You also might want to read up on moral relativisim. If I were a moral relativist, stating that what Bush did is as bad as what Che did would not grammatically make sense -- it would be like saying green is faster than red. You can disagree with what I wrote in my first post, but if you want to try to poison the well by tarring me as a moral relativist, you’re going to have to redefine what moral relativism is.
Of course, Che's offenses against humanity are even more stark when you consider that he was a medical doctor (though he didn't practice apparently) So much for that "first do no harm" stuff
I always find it amazing that whether it is cutting off heads, genitals or electric shock torture, that the left can excuse any behavior if performed by the right people, but Gitmo, with American health care, 4,000 calorie meals and freedom of religion is apparently a carnal house of horrors.
Get ready for an even greater wave of Che hysteria amongst our fine, upstanding college students.
Steven Soderberg is filming a blockbuster biopic about Che with Benicio Del Toro in the lead role in what is already being criticized as an overly flattering portrayal.
Perhaps I cast too harsh a brush by using the term moral relativism--in that the term is usually defined as saying that there are no universal truths and we cannot judge another society based on our own concept of what is just.
However, to equate opposing stem cell research with Che's monstrous crimes basically seems to take the position that we cannot judge evil because our policies are evil.
Sorry, I don't buy it. To change the focus slightly, by your rationale, Harry Truman is as monstrous as Che because he ordered the dropping of two atomic bombs to end World War II. Frankly, there is no comparison--and I doubt many others would disagree with me, either.
This sort of stuff is a matter of revolutionary virility.
It's a turn-on.
It's like having real testicles by proxy.
I'm bad. I know I'm bad. You know I'm bad. I'm a bad ass.
And if I don't actually have what it takes, at least I have a Che tee to pretend.
As you have noted, lefty violence is celebrated. Mass murders by enemies of the US--great. See the massacre at Hue and the left's view.
Or the Killing Fields.
Don't think exposing Che's misdeeds would make him less popular.

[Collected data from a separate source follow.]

### src/rtl/betting_round_controller.sv
// betting_round_controller: runs one betting round and drives money manager commands; optional ACTION_TIMEOUT_EN adds an idle auto-action
module betting_round_controller #(
    parameter int MIN_RAISE      = 200,
    parameter int TIMEOUT_CYCLES = 50000000
) (
    input  logic        clock,
    input  logic        reset,
    input  logic        start_round,
    input  logic        first_pbet,
    input  logic        action_valid,
    input  logic [1:0]  action,
    input  logic [14:0] raise_amt,
    input  logic [14:0] money_player,
    input  logic [14:0] money_negreanu,
    input  logic [14:0] bet_player,
    input  logic [14:0] bet_negreanu,
    output logic        add_bet,
    output logic        pbet,
    output logic [14:0] value,
    output logic        add_pot,
    output logic        split_pot,
    output logic [1:0]  winID,
    output logic        turn_pbet,
    output logic        await_action,
    output logic        round_done,
    output logic        folded,
    output logic        all_in
);
    typedef enum logic [2:0] {IDLE, WAIT_ACT, ISSUE, SETTLE, EVAL, COLLECT, FOLDWIN, DONE} state_t;
    localparam logic [14:0] MIN_R = 15'(MIN_RAISE);
    state_t state_q, state_d;
    logic        turn_q, turn_d, folded_q, folded_d, all_in_q, all_in_d;
    logic [1:0]  acts_q, acts_d, acts_inc, act_eff;
    logic [14:0] value_q, value_d, own_bet, opp_bet, own_money, opp_money, to_call, inc, calc;
    logic [15:0] raise_sum;
    logic        act_go, over, collect;
    assign own_bet   = turn_q ? bet_player : bet_negreanu;
    assign opp_bet   = turn_q ? bet_negreanu : bet_player;
    assign own_money = turn_q ? money_player : money_negreanu;
    assign opp_money = turn_q ? money_negreanu : money_player;
    assign to_call   = opp_bet > own_bet ? opp_bet - own_bet : 15'd0;
    assign inc       = raise_amt > MIN_R ? raise_amt : MIN_R;
    assign raise_sum = {1'b0, to_call} + {1'b0, inc};
    assign calc      = act_eff == 2'd1 ? (to_call < own_money ? to_call : own_money) :
                       act_eff == 2'd2 ? (raise_sum > {1'b0, own_money} ? own_money : raise_sum[14:0]) :
                       own_money;
    assign over      = calc != 15'd0 && ({1'b0, own_bet} + {1'b0, calc}) > {1'b0, opp_bet};
    assign acts_inc  = acts_q == 2'd3 ? 2'd3 : acts_q + 2'd1;
    assign collect   = (bet_player == bet_negreanu && acts_q >= 2'd2) ||
                       (bet_player == bet_negreanu && (money_player == 15'd0 || money_negreanu == 15'd0)) ||
                       (own_bet < opp_bet && own_money == 15'd0) ||
                       (opp_money == 15'd0 && own_bet >= opp_bet);
`ifdef ACTION_TIMEOUT_EN
    logic [25:0] cnt_q, cnt_d;
    logic        tmo;
    assign tmo     = state_q == WAIT_ACT && cnt_q == 26'(TIMEOUT_CYCLES - 1) && !action_valid;
    assign act_go  = action_valid | tmo;
    assign act_eff = action_valid ? action : (to_call == 15'd0 ? 2'd1 : 2'd0);
    // idle counter runs only while waiting, so it is zero on every entry to WAIT_ACT
    always_comb begin
        cnt_d = state_q == WAIT_ACT ? cnt_q + 26'd1 : 26'd0;
    end
    // idle counter register
    always_ff @(posedge clock) begin
        if (reset) cnt_q <= 26'd0;
        else       cnt_q <= cnt_d;
    end
`else
    logic unused_timeout;
    assign unused_timeout = ^TIMEOUT_CYCLES;
    assign act_go  = action_valid;
    assign act_eff = action;
`endif
    // next-state and round bookkeeping
    always_comb begin
        state_d  = state_q;
        turn_d   = turn_q;
        acts_d   = acts_q;
        folded_d = folded_q;
        all_in_d = all_in_q;
        value_d  = value_q;
        case (state_q)
            IDLE: if (start_round) begin
                state_d  = WAIT_ACT;
                turn_d   = first_pbet;
                acts_d   = 2'd0;
                folded_d = 1'b0;
                all_in_d = 1'b0;
            end
            WAIT_ACT: if (act_go) begin
                if (act_eff == 2'd0) state_d = FOLDWIN;
                else begin
                    value_d = calc;
                    acts_d  = over ? 2'd1 : acts_inc;
                    state_d = calc == 15'd0 ? EVAL : ISSUE;
                end
            end
            ISSUE:   state_d = SETTLE;
            SETTLE:  state_d = EVAL;
            EVAL: begin
                state_d = collect ? COLLECT : WAIT_ACT;
                turn_d  = collect ? turn_q : ~turn_q;
            end
            COLLECT: begin
                all_in_d = money_player == 15'd0 || money_negreanu == 15'd0;
                state_d  = DONE;
            end
            FOLDWIN: begin
                folded_d = 1'b1;
                state_d  = DONE;
            end
            DONE:    state_d = IDLE;
            default: state_d = IDLE;
        endcase
    end
    // state and bookkeeping registers
    always_ff @(posedge clock) begin
        if (reset) begin
            state_q  <= IDLE;
            turn_q   <= 1'b0;
            acts_q   <= 2'd0;
            folded_q <= 1'b0;
            all_in_q <= 1'b0;
            value_q  <= 15'd0;
        end else begin
            state_q  <= state_d;
            turn_q   <= turn_d;
            acts_q   <= acts_d;
            folded_q <= folded_d;
            all_in_q <= all_in_d;
            value_q  <= value_d;
        end
    end
    assign add_bet      = state_q == ISSUE;
    assign pbet         = add_bet & turn_q;
    assign value        = value_q;
    assign add_pot      = state_q == COLLECT;
    assign split_pot    = state_q == FOLDWIN;
    assign winID        = split_pot ? (turn_q ? 2'd1 : 2'd2) : 2'd0;
    assign turn_pbet    = turn_q;
    assign await_action = state_q == WAIT_ACT;
    assign round_done   = state_q == DONE;
    assign folded       = folded_q;
    assign all_in       = all_in_q;
endmodule

### config.mk
export PLATFORM = sky130hd
export DESIGN_NAME = betting_round_controller
export DESIGN_NICKNAME = d
export VERILOG_FILES = /design/src/rtl/betting_round_controller.sv
export SDC_FILE = /design/constraint.sdc
export NUM_CORES = 1
export LEC_CHECK = 0
export ABC_AREA = 1
export BUFFER_PORTS_ARGS = -buffer_cell sky130_fd_sc_hd__buf_4
export CAP_MARGIN = 20
export CORE_UTILIZATION = 35
export CTS_CLUSTER_DIAMETER = 60
export DETAILED_ROUTE_END_ITERATION = 10
export PLACE_DENSITY = 0.58
export SLEW_MARGIN = 10
export SYNTH_ARGS = -nofsm -noshare
export SYNTH_HDL_FRONTEND = slang
export SYNTH_SLANG_ARGS = --single-unit
export TNS_END_PERCENT = 5
### constraint.sdc
create_clock -name clock -period 16.2 [get_ports clock]
set_input_delay 2.43 -clock clock [delete_from_list [all_inputs] [get_ports clock]]
set_output_delay 2.43 -clock clock [all_outputs]
set_load 0.05 [all_outputs]
Word-level counts from Yosys, hierarchy flattened
Index checks and enable logic that the tools add are counted.
{ "op_classes": {"n_addsub": 4, "order_cmp": 8, "n_bitwise": 3, "eq_ne": 15, "mux": 30, "reduce_logical": 28} }
{ "op_table": {"columns": ["cell", "count"], "rows": [
  ["2-to-1 mux 15 bit", 10],
  ["zero test 15 bit", 5],
  ["adder 15 x 15 -> 16 bit", 2],
  ["> comparator 16 x 15 -> 1 bit", 2],
  ["less-than comparator 15 bit", 2],
  ["one-hot mux 3 bit (7 select lines)", 1],
  ["equality test 15 bit", 1],
  [">= comparator 15 bit", 1],
  ["> comparator 15 bit", 1],
  ["> comparator 15 x 8 -> 1 bit (second input constant)", 1],
  ["2-to-1 mux 3 bit", 5],
  ["nonzero test 15 bit", 1],
  ["subtractor 15 bit", 1],
  ["2-to-1 mux 2 bit", 7],
  ["equality test 3 bit (second input constant)", 4],
  ["!= test 2 bit (second input constant)", 4],
  ["nonzero test 2 bit", 4],
  ["equality test 3 x 2 -> 1 bit (second input constant)", 2],
  ["one-hot mux 1 bit (2 select lines)", 3],
  ["AND reduction 2 bit", 3],
  ["AND reduction 3 bit", 2],
  ["logical AND 1 bit", 5],
  ["equality test 2 bit (second input constant)", 2],
  ["logical OR 1 bit", 4],
  ["12 further kinds", 15]
]} }
{ "totals": {"inputBits": 82, "word_cells": 94, "regBits": 23} }

Depth between registers and ports, before layout
Gate-level depths: netlist (run 1).
{ "logic_depth": {"ltp_word": 15, "depth_mapped": 71} }

Least setup slack after synthesis (run 1)
Ideal clock, no wire load.
{ "synth_timing": {"kind": "input -> register", "from": "input bet_negreanu[1]", "to": "register acts_q[0]", "setup_slack_ns": 6.332, "stages": 67, "arrival_ns": 9.752, "setup_time_ns": 0.116, "path_cell_list": "or2_2 > o21ai_0 > inv_1 > ha_1 > nand3_2 > nand2_2 > nand2_2 > nand2_2 > nand2_1 > nand2_2 > nand2_1 > buf_2 > nor2_1 > inv_1 > fa_1 > inv_1 > nand3_1 > nand2_1 > [... 31 more ...] > inv_1 > nand2_1 > nand2_1 > nand2_1 > nand2_1 > a21oi_1 > xor2_1 > inv_1 > ha_1 > inv_1 > nor2_1 > nand3_1 > o22ai_1 > nand3_1 > nand2_1 > nand2_1 > nand2_1 > a21oi_1"} }
{ "synth_via": {"elab_chain_len": 15, "word_cells_on_any_way": 20, "classes_between": "add/sub: 3; order compare: 4; mux: 11; reduce/logical: 2"} }
{ "synth_rtl": {"columns": ["element", "line", "rtl"], "rows": [
  ["start, declared", "16", "input logic [14:0] bet_negreanu,"],
  ["2-to-1 mux 15 bit, on equally long branches", "38, 37", null],
  ["subtractor 15 bit or > comparator 15 bit (tied branches)", "41", "assign to_call = opp_bet > own_bet ? opp_bet - own_bet : 15'd0;"],
  ["2-to-1 mux 15 bit *", "41", null],
  ["adder 15 x 15 -> 16 bit", "43", "assign raise_sum = {1'b0, to_call} + {1'b0, inc};"],
  ["> comparator 16 x 15 -> 1 bit", "45", "act_eff == 2'd2 ? (raise_sum > {1'b0, own_money} ? own_money : raise_sum[14:0]) :"],
  ["2-to-1 mux 15 bit (2 in series)", "45", null],
  ["2-to-1 mux 15 bit *", "44", "assign calc = act_eff == 2'd1 ? (to_call < own_money ? to_call : own_money) :"],
  ["named net calc[3]", "34", "logic [14:0] value_q, value_d, own_bet, opp_bet, own_money, opp_money, to_call, inc, calc;"],
  ["adder 15 x 15 -> 16 bit", "47", "assign over = calc != 15'd0 && ({1'b0, own_bet} + {1'b0, calc}) > {1'b0, opp_bet};"],
  ["> comparator 16 x 15 -> 1 bit", "47", null],
  ["logical AND 1 bit *", "47", null],
  ["2-to-1 mux 2 bit *", "94", "acts_d = over ? 2'd1 : acts_inc;"],
  ["2-to-1 mux 2 bit *", "91", "if (act_eff == 2'd0) state_d = FOLDWIN;"],
  ["2-to-1 mux 2 bit *", "90", "WAIT_ACT: if (act_go) begin"],
  ["one-hot mux 2 bit (2 select lines) *", "82", "case (state_q)"],
  ["end signal, assigned", "128", "acts_q <= acts_d;"],
  ["end, declared", "33", "logic [1:0] acts_q, acts_d, acts_inc, act_eff;"]
]} }
The timed path passes the listed nets; every way through them passes the cells marked *. The select of a mux whose other input is x is not followed.
A chain may end at the register's enable or synchronous reset.

Worst setup path in the final report (run 1)
Same ends and word-level chain as after synthesis.

==> impl_metrics.ini, run 1 <==
[clock_network]
tritoncts_clock_tree = done
cts-buffers-inserted = 3
tritoncts_num_sinks = 23
setup_bufs_post_cts = 0
h_tree_depth_reported_by_cts = 1
post_cts_hold_buffer_count = 0
clk_latency_ps = 260
post_cts_resized = 0
cts-root-to-sink-buffers = 2
clkTransAtPathRegs_ps = 60
cts_root_buf = sky130_fd_sc_hd__clkbuf_16

[finish]
nets = 1226
diodes = 0
final_core_util = 0.421
synthToLayoutAreaGrowth_pct = 17.4
multi_input_area_um2 = 4770
final_cells = 1270
drive_gt1_frac = 0.186
fillerInstances = 1821
layout.area.seq_um2 = 462

[grt]
first_pass_grt_wire_length_um = 29900
globalRouteOverflowTotal = 0
grt_start_max_net_pins = 53
number_of_antenna_violations_at_the_first_check_in_global_routing = 0
gr-usage-all-layers = 0.211
first_global_vias = 5833

[floorplanning]
start_util = 0.359
die_area_um2 = 17500
floorplan.rows = 47
ios = 108
die_width_um = 132
placeableCoreArea_um2 = 16600
die_h_um = 132

[setup_path]
critical_path.endpoint_type = flop
critPathMaxFanout = 16
worst_setup_path_startpoint = bet_negreanu[1]
timing.critical_path.from_type = input pin
critical-path-top-cell-by-count = sky130_fd_sc_hd__nand2_1
timing_worst_setup_path_type = input pin to flop
worst_ep_arrival_time_ps = 11440
worst_path_max_delay_cell = sky130_fd_sc_hd__fa_1
timing.rr.start = turn_pbet
timing.critical_path.slowest_cell_delay_ps = 470
worst-endpoint-required_ps = 16350

[power_and_ir_drop]
cellLeakagePower_nw = 3.69
pnr_total_power_w = 0.00106
max-vdd-ir-drop_mv = 0.0614
power_density_nw_per_um2 = 152

[sta]
setup_tns_ps = 0
fin_worst_skew_ps = 2.32
final_count_of_negative_setup_slack_endpoints = 0
report.final.hold_viol_count = 0
relSlewSlack = 0.444
grt_setup_unrepaired = no
final_critical_path_setup_slack_ps = 4910
clock.fmax_mhz = 88.6
period_share = 0.697
tightestPinTransition_ps = 811
finalCriticalPeriod_ps = 11290
timing_max_transition_violations_final = 0

[synth]
synth.top_cells.by_area = sky130_fd_sc_hd__ha_1, sky130_fd_sc_hd__nand2_1, sky130_fd_sc_hd__inv_1
synthDominantCellAreaShare = 0.189
synthesis.area_um2 = 5950
async_flop_share = 0
synth.yosys.seq_area_share = 0.0774
postSynthCellCount = 966
synthesis.area_per_instance_um2 = 6.16
yosys.area.top_type = sky130_fd_sc_hd__ha_1
ys_seq_elements = 23
synth_fp_nets = 1141
yosys_most_used_dff = sky130_fd_sc_hd__dfxtp_1
synth_enable_flop_cells = 0
synthDistinctLibCells = 46
synth_warnings = 0

[run]
maxCapViolCount = 0

[placement]
gp_congestion = 0.892
worst_setup_slack_post_dpl_ps = 4710
placed_cells = 1266
hpwl_um = 15900
port-buffer-count = 107

[hold_path]
hold_class = flop to flop
hold_path_startpoint = folded

[routing]
firstDrtPassIters = 5
wirelength_um = 18700
route.detailed.wl_per_inst_um = 14.7
first_iteration_detailed_routing_drc_count = 388
post-route-drc-count = 0
drt-vias-per-instance = 5.06
via_count = 6429
final_antenna_net_count = 0

[run_status]
status = completed
## critical path: cells and delay by family
family	cells	cell delay (ps)
AOI/OAI and AO/OA	12	1850
and+or+nand+nor	39	4290
xor gates and xnor gates	1	140
buffers and inverters	10	770
adders and majority gates	6	1950
## cell usage in the layout (no fill, tap or decap), types with 11 or more instances in the layout
cell type and instances:
sky130_fd_sc_hd__nor2_1 71, sky130_fd_sc_hd__o21ai_0 71, sky130_fd_sc_hd__buf_4 111, sky130_fd_sc_hd__nand3_1 62
sky130_fd_sc_hd__or2_2 35, sky130_fd_sc_hd__dfxtp_1 22, sky130_fd_sc_hd__nand2_2 20, sky130_fd_sc_hd__a21oi_1 59
sky130_fd_sc_hd__inv_1 147, sky130_fd_sc_hd__nand4_1 29, sky130_fd_sc_hd__mux2i_1 11, sky130_fd_sc_hd__nor3_1 12
sky130_fd_sc_hd__xnor2_1 29, sky130_fd_sc_hd__o21bai_1 15, sky130_fd_sc_hd__ha_1 90, sky130_fd_sc_hd__xor2_1 15
sky130_fd_sc_hd__nor4_1 11, sky130_fd_sc_hd__nand2_1 179
## kinds of logic (layout without fill, tap and decap cells)
| group | Yosys count | in the layout | share of synthesized area |
|---|---|---|---|
| xor gates and xnor gates | 44 | 44 | 0.0648 |
| muxes | 11 | 11 | 0.0185 |
| and+or+nand+nor | 441 | 441 | 0.353 |
| buffers and inverters | 180 | 264 | 0.120 |
| DFF | 23 | 23 | 0.0774 |
| adders and majority gates | 93 | 93 | 0.199 |
| AOI/OAI and AO/OA | 174 | 174 | 0.166 |
## layout make-up
type                       count  area share
timing repair buffer         111       0.119
multi-input combinational    763       0.683
tap                          220      0.0394
inverter                     149      0.0801
clock inverter                 1     0.00107
sequential                    23      0.0661
clock buffer                   3      0.0107
## per-layer routing
metal  share of wire  vias up  track usage
li1                -     3380            -
met1            0.48     2846        0.294
met2            0.45      179        0.353
met3           0.045       24       0.0135
met4           0.027        0       0.0530
met5               0        -            0
## flip-flops by register name, indices dropped and copies added, names as in the netlist
signal	count
value	15
state_q	3
acts_q	2
all_in	1
folded	1
turn_pbet	1
## report_power, final
part / total [W] / internal (W) / leakage [nW] / switching, W
sequential: 0.0000671 / 0.0000627 / 0.188 / 0.00000447
clock: 0.0000555 / 0.0000335 / 0.0371 / 0.0000220
combinational: 0.000939 / 0.000349 / 3.46 / 0.000590
## worst paths after layout
kind | depth (start not counted) | slack (ps) | end
min reg2reg | 2 | 470 | folded
max | 68 | 4910 | acts_q[0]
max reg2reg | 67 | 6520 | acts_q[0]
min | 2 | 470 | folded
## per-stage QoR
step	area [µm²]	hold slack [ps]
6_report	6990	471
5_1_grt	6990	481
4_1_cts	6990	472
3_5_place_dp	6900	457
3_3_place_gp	6900	456
2_1_floorplan	5950	448
## cell usage after synthesis, types with 5 or more instances
library cell and n:
sky130_fd_sc_hd__nand2_1 179, sky130_fd_sc_hd__xnor2_1 29, sky130_fd_sc_hd__xor2_1 15, sky130_fd_sc_hd__o21bai_1 15, sky130_fd_sc_hd__inv_1 147, sky130_fd_sc_hd__nand3_2 9
sky130_fd_sc_hd__a211oi_1 6, sky130_fd_sc_hd__o21ai_0 71, sky130_fd_sc_hd__clkbuf_1 23, sky130_fd_sc_hd__a21oi_2 5, sky130_fd_sc_hd__or2_2 35, sky130_fd_sc_hd__nand2_2 20
sky130_fd_sc_hd__ha_1 90, sky130_fd_sc_hd__nor2_1 71, sky130_fd_sc_hd__a21oi_1 59, sky130_fd_sc_hd__nor3_1 12, sky130_fd_sc_hd__mux2i_1 11, sky130_fd_sc_hd__nor4_1 11
sky130_fd_sc_hd__nand3_1 62, sky130_fd_sc_hd__dfxtp_1 23, sky130_fd_sc_hd__nand4_1 29
Note: power is estimated with default switching activity, not from simulation.
==> run 2: changes to the inputs <==
Settings changed: ABC_AREA 1 to 0, PLACE_DENSITY 0.58 to 0.59.
Clock period 16.2 ns to 10.5 ns, I/O delays scaled along.
==> run 2 against run 1 <==
  * Register-to-register slack got worse by 5600 ps
  * Largest power group unchanged
  * Sequential share of layout area down 1.7 points
  * Highest routed layer unchanged
  * Routed wire length up 17%
  * Critical path depth decreased by 25
  * Largest cell class unchanged
  * Clock power increased by 53%
==> impl_metrics.ini, run 2 <==
[placement]
placed_cells = 1320
gp_congestion = 0.940
port-buffer-count = 107
worst_setup_slack_post_dpl_ps = -788
hpwl_um = 17700

[synth]
async_flop_share = 0
synth_enable_flop_cells = 0
yosys.area.top_type = sky130_fd_sc_hd__ha_1
ys_seq_elements = 23
synth.most_common_cell = sky130_fd_sc_hd__ha_1
yosys_most_used_dff = sky130_fd_sc_hd__dfxtp_1
synth_warnings = 0
synthDistinctLibCells = 77
synthDominantCellAreaShare = 0.193
synthesis.area_um2 = 5820
synth.top_cells.by_area = sky130_fd_sc_hd__ha_1, sky130_fd_sc_hd__mux2i_1, sky130_fd_sc_hd__dfxtp_1
synth_fp_nets = 979
synthesis.area_per_instance_um2 = 7.24
synth.yosys.seq_area_share = 0.0791
leading_cell_types_by_count_after_synthesis = sky130_fd_sc_hd__ha_1, sky130_fd_sc_hd__nand2_1, sky130_fd_sc_hd__a21oi_1
postSynthCellCount = 804

[clock_network]
h_tree_depth_reported_by_cts = 1
post_cts_hold_buffer_count = 0
clkTransAtPathRegs_ps = 60
cts-root-to-sink-buffers = 2
cts-buffers-inserted = 3
tritoncts_clock_tree = done
clk_latency_ps = 260
tritoncts_num_sinks = 23
cts_root_buf = sky130_fd_sc_hd__clkbuf_16

[grt]
number_of_antenna_violations_at_the_first_check_in_global_routing = 0
first_global_vias = 6593
grt_start_max_net_pins = 32
globalRouteOverflowTotal = 0
first_pass_grt_wire_length_um = 32000
gr-usage-all-layers = 0.237

[power_and_ir_drop]
power_frac_clock = 0.048
p_comb_frac = 0.896
power_density_nw_per_um2 = 188
net-switching-power_w = 0.000815
cellLeakagePower_nw = 4.48
power.internal_w = 0.000960
sequentialPowerShare = 0.056
max-vdd-ir-drop_mv = 0.0920
switching_share = 0.459

[finish]
diodes = 0
flip_flop_count_of_the_largest_register_all_copies_and_words_added = 15
drive_gt1_frac = 0.438
final_common_cell = sky130_fd_sc_hd__buf_4
fillerInstances = 1454
synthToLayoutAreaGrowth_pct = 62.5
nets = 1310
most_frequent_cells_in_the_layout = sky130_fd_sc_hd__buf_4, sky130_fd_sc_hd__nand2_1, sky130_fd_sc_hd__ha_1
final_cells = 1350

[sta]
final_critical_path_setup_slack_ps = 239
period_share = 0.977
tightestPinTransition_ps = 926
fin_worst_skew_ps = 3.35
relSlewSlack = 0.380
timing_max_transition_violations_final = 0
finalCriticalPeriod_ps = 10260
final_count_of_negative_setup_slack_endpoints = 0
clock.fmax_mhz = 97.5
report.final.hold_viol_count = 0

[run]
maxCapViolCount = 0

[floorplanning]
start_util = 0.363
die_area_um2 = 17200
ios = 108
floorplan.rows = 46
die_h_um = 131
die_width_um = 131
placeableCoreArea_um2 = 16100

[routing]
post-route-drc-count = 0
wirelength_um = 21800
first_iteration_detailed_routing_drc_count = 608
firstDrtPassIters = 5
drt-vias-per-instance = 5.37
route.detailed.wl_per_inst_um = 16.2
final_antenna_net_count = 0
via_count = 7249

[setup_path]
r2r_cells = 42
r2r_setup_slk_ps = 920
timing.critical_path.slowest_cell_delay_ps = 440
critical-path-top-cell-by-count = sky130_fd_sc_hd__buf_4
worst_path_max_delay_cell = sky130_fd_sc_hd__a2111oi_0
critPathMaxFanout = 6
worst-endpoint-required_ps = 10710
timing_worst_setup_path_type = input pin to flop
critical_path.endpoint_type = flop
timing.critical_path.from_type = input pin
worst_ep_arrival_time_ps = 10470

[hold_path]
hold_path_stages = 2
hold_class = flop to flop

[run_status]
status = completed
==> run 2: cell types whose count changed in the layout (fill, tap and decap cells not counted), sizes merged, moves of 41 or more <==
cell   previous run  this run
nand2           202        77
nand3            71        21
inv             149        58
mux2i            11        52
buf             111       360
o21ai            72        27
==> run 2: power groups by stage <==
stage               Clock [W]  Combinational, W  Sequential (W)
finish              0.0000847           0.00159       0.0000994
global route        0.0000881           0.00173        0.000100
global placement            0           0.00134        0.000101
floorplan                   0          0.000742        0.000114
CTS                 0.0000852           0.00139       0.0000993
detailed placement          0           0.00135        0.000101
==> run 2: per-layer routing <==
metal,share of wire,track usage,vias up
met5,0,0,-
met4,0.029,0.0757,0
met1,0.47,0.322,3364
met2,0.47,0.403,198
li1,-,-,3645
met3,0.032,0.0102,42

The opposite would be true.
Therefore, the claims of Richard Aubrey and the Drill SGT--that "the left" can excuse any crimes if committed by individuals favored by the left--are patently ridiculous. Both of you need to go to the hardware store and pick up a smaller paintbrush, please.
frankcross, that made my day.
Mao---um, still an icon, but getting there. After he's been dead a few more years, he may be condemnable by the left.
Ho and Che? Nope.
Mugabe...not a chance. He has too much WCC lipstick on his skinny ass.
DCP, doesn't surprise me...he's already shown himself to be a naif with his treatment of Potsdam in The Good German.
Secondly, I never “equate[d] opposing stem cell research with Che’s monstrous crimes.” Perhaps it makes you feel better to recast my argument to make it appear absurd. Perhaps my argument itself is absurd -- I would obviously disagree -- but it appears as though you’re not capable of actually debating what I said. In the case, I see little reason to continue this discussion.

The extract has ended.